(Saved data entries)
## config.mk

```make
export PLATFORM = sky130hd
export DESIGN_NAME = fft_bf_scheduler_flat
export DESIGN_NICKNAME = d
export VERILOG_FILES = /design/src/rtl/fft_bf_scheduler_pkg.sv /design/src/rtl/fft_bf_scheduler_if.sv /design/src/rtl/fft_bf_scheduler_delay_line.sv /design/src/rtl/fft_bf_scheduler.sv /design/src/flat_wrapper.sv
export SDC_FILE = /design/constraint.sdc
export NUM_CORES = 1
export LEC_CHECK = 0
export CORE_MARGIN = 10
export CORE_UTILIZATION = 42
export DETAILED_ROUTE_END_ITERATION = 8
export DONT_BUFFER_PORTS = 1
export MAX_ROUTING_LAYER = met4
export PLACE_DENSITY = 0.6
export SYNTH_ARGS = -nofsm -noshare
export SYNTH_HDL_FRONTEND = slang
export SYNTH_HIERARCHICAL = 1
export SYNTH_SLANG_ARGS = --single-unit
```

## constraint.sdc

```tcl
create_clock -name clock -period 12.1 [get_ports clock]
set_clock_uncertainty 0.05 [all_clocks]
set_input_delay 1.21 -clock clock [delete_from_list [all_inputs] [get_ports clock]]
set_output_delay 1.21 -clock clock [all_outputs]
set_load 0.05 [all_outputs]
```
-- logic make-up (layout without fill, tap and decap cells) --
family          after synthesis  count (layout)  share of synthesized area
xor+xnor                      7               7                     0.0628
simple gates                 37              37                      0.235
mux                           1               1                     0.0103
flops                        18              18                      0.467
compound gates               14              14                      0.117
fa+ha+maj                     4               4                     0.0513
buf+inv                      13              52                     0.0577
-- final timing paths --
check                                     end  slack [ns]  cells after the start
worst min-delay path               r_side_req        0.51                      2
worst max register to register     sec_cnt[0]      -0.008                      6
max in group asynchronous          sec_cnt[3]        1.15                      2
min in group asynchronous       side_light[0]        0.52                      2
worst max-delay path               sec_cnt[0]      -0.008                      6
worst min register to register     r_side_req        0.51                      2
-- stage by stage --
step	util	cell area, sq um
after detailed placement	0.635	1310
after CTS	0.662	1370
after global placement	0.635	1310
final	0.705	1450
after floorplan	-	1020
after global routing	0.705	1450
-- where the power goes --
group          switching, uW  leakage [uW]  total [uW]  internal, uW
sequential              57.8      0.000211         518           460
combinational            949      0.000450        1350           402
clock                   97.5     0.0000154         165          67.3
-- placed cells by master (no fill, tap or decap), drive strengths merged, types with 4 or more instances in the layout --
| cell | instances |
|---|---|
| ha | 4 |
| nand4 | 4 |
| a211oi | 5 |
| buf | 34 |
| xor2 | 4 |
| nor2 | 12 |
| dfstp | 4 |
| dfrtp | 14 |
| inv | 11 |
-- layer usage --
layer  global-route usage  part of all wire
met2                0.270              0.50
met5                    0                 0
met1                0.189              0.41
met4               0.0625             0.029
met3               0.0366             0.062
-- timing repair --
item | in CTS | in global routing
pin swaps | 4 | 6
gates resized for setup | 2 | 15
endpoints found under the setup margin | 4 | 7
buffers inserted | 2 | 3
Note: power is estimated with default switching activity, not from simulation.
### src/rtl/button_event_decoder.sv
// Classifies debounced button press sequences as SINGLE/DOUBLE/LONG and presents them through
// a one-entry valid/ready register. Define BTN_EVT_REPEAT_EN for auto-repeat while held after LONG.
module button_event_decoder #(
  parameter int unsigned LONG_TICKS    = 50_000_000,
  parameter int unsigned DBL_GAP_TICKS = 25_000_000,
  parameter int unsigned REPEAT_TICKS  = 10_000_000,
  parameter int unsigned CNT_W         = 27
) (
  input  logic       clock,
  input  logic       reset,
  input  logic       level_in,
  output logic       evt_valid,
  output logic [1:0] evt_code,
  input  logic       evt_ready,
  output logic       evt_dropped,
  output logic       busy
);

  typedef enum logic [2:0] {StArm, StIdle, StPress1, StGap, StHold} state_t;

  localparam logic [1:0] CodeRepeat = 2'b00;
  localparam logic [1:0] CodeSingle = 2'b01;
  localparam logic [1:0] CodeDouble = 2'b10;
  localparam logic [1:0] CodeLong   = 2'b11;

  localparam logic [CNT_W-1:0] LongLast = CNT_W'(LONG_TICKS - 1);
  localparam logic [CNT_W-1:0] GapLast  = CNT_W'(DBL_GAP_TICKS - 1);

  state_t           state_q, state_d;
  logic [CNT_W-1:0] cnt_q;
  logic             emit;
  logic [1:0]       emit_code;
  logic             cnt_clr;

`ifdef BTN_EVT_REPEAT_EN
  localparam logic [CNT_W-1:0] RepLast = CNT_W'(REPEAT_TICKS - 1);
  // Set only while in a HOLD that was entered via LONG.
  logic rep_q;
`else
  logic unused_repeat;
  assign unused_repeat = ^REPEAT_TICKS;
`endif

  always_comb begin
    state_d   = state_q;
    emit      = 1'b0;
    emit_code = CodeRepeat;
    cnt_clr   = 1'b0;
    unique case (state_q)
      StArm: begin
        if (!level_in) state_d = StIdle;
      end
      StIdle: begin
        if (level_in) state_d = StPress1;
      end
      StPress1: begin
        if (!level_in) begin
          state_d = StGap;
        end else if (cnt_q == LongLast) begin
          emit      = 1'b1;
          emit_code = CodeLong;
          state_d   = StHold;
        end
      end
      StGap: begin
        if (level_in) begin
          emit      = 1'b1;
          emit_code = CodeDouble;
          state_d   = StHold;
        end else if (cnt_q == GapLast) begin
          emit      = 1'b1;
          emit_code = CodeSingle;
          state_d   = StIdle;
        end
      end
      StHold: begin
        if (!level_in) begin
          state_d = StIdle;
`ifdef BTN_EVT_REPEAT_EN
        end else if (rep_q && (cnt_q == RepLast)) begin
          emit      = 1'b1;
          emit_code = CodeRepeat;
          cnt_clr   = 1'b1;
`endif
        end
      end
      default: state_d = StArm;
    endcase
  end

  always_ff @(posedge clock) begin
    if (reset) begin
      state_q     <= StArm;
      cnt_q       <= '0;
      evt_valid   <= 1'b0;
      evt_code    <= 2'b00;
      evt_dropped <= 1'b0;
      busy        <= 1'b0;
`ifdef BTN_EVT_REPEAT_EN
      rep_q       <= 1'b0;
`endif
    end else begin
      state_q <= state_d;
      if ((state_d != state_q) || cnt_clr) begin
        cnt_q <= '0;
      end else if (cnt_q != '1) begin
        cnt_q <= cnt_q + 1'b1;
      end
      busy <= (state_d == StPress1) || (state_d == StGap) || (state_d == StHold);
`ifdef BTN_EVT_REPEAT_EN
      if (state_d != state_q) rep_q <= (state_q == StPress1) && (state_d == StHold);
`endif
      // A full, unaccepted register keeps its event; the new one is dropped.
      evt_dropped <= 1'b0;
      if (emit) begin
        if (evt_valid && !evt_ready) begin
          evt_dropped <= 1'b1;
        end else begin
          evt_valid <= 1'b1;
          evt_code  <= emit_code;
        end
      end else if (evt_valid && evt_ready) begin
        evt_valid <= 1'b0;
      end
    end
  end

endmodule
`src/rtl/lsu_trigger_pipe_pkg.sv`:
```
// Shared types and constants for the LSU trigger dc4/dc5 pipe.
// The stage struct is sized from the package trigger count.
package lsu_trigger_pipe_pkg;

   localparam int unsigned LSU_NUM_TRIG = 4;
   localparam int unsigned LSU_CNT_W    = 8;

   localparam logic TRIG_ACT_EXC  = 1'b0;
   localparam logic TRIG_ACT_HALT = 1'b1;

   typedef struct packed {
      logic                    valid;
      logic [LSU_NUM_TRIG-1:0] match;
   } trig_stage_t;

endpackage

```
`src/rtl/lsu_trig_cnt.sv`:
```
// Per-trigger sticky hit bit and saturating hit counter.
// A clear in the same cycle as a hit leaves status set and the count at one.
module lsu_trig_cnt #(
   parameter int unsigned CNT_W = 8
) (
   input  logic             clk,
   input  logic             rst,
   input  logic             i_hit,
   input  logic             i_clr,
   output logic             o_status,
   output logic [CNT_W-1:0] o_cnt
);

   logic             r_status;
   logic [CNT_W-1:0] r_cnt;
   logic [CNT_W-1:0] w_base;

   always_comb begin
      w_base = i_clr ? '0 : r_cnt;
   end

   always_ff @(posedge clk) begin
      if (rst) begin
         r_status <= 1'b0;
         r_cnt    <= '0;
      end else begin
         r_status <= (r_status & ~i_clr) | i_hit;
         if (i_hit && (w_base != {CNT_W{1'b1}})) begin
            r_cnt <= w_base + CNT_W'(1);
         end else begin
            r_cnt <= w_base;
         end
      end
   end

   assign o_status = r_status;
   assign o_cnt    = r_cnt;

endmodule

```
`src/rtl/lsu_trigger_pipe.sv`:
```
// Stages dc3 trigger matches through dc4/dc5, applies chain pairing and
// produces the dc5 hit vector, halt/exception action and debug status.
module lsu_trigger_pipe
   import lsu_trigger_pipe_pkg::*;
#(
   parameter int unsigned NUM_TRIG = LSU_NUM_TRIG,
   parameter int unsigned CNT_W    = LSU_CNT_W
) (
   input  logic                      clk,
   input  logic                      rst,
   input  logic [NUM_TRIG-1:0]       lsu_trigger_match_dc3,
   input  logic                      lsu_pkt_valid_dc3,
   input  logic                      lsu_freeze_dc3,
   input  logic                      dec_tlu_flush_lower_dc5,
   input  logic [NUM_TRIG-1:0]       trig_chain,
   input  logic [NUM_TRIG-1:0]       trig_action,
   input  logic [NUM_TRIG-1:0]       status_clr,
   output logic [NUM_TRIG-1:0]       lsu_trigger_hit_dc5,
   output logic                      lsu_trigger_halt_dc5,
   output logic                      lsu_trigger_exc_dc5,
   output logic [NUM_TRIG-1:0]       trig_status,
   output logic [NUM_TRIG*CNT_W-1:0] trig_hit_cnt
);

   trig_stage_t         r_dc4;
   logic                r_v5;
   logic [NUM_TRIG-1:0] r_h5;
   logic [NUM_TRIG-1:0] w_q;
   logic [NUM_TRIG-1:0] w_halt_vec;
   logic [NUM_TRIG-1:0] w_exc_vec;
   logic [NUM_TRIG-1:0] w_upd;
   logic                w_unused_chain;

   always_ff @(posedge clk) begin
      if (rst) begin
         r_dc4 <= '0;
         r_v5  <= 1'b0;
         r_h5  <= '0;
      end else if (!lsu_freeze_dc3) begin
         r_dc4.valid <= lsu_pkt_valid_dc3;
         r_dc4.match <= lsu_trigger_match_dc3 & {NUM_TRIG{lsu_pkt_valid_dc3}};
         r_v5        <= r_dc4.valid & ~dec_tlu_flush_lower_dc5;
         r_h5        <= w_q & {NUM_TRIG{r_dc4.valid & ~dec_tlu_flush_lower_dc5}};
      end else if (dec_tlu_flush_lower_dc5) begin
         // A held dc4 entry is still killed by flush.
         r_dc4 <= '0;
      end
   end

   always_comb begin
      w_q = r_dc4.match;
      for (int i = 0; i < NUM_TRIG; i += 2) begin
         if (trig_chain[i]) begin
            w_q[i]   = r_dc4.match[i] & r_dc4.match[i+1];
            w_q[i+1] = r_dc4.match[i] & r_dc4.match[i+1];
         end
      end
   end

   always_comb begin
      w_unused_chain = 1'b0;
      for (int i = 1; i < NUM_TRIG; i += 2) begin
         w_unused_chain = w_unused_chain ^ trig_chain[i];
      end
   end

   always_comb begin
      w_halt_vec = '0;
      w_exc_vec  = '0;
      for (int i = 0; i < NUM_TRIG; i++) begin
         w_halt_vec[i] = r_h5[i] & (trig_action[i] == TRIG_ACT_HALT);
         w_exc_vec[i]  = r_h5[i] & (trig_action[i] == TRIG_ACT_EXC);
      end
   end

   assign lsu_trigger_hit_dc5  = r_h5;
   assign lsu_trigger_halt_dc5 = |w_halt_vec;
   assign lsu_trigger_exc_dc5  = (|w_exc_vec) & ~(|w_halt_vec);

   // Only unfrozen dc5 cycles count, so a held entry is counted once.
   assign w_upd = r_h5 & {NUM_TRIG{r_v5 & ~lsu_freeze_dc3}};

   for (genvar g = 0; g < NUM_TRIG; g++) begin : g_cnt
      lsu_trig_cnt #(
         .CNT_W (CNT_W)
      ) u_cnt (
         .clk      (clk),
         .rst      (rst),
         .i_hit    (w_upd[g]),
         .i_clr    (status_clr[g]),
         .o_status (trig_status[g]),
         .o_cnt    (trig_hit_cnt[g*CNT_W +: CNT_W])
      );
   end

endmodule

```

**Your instructions**
Reproduce exactly the section above that begins at the line containing "dfstp | 4 |" and ends at the line containing "buffers inserted | 2 | 3", leaving out all other lines.

**Answer space**
| dfstp | 4 |
| dfrtp | 14 |
| inv | 11 |
-- layer usage --
layer  global-route usage  part of all wire
met2                0.270              0.50
met5                    0                 0
met1                0.189              0.41
met4               0.0625             0.029
met3               0.0366             0.062
-- timing repair --
item | in CTS | in global routing
pin swaps | 4 | 6
gates resized for setup | 2 | 15
endpoints found under the setup margin | 4 | 7
buffers inserted | 2 | 3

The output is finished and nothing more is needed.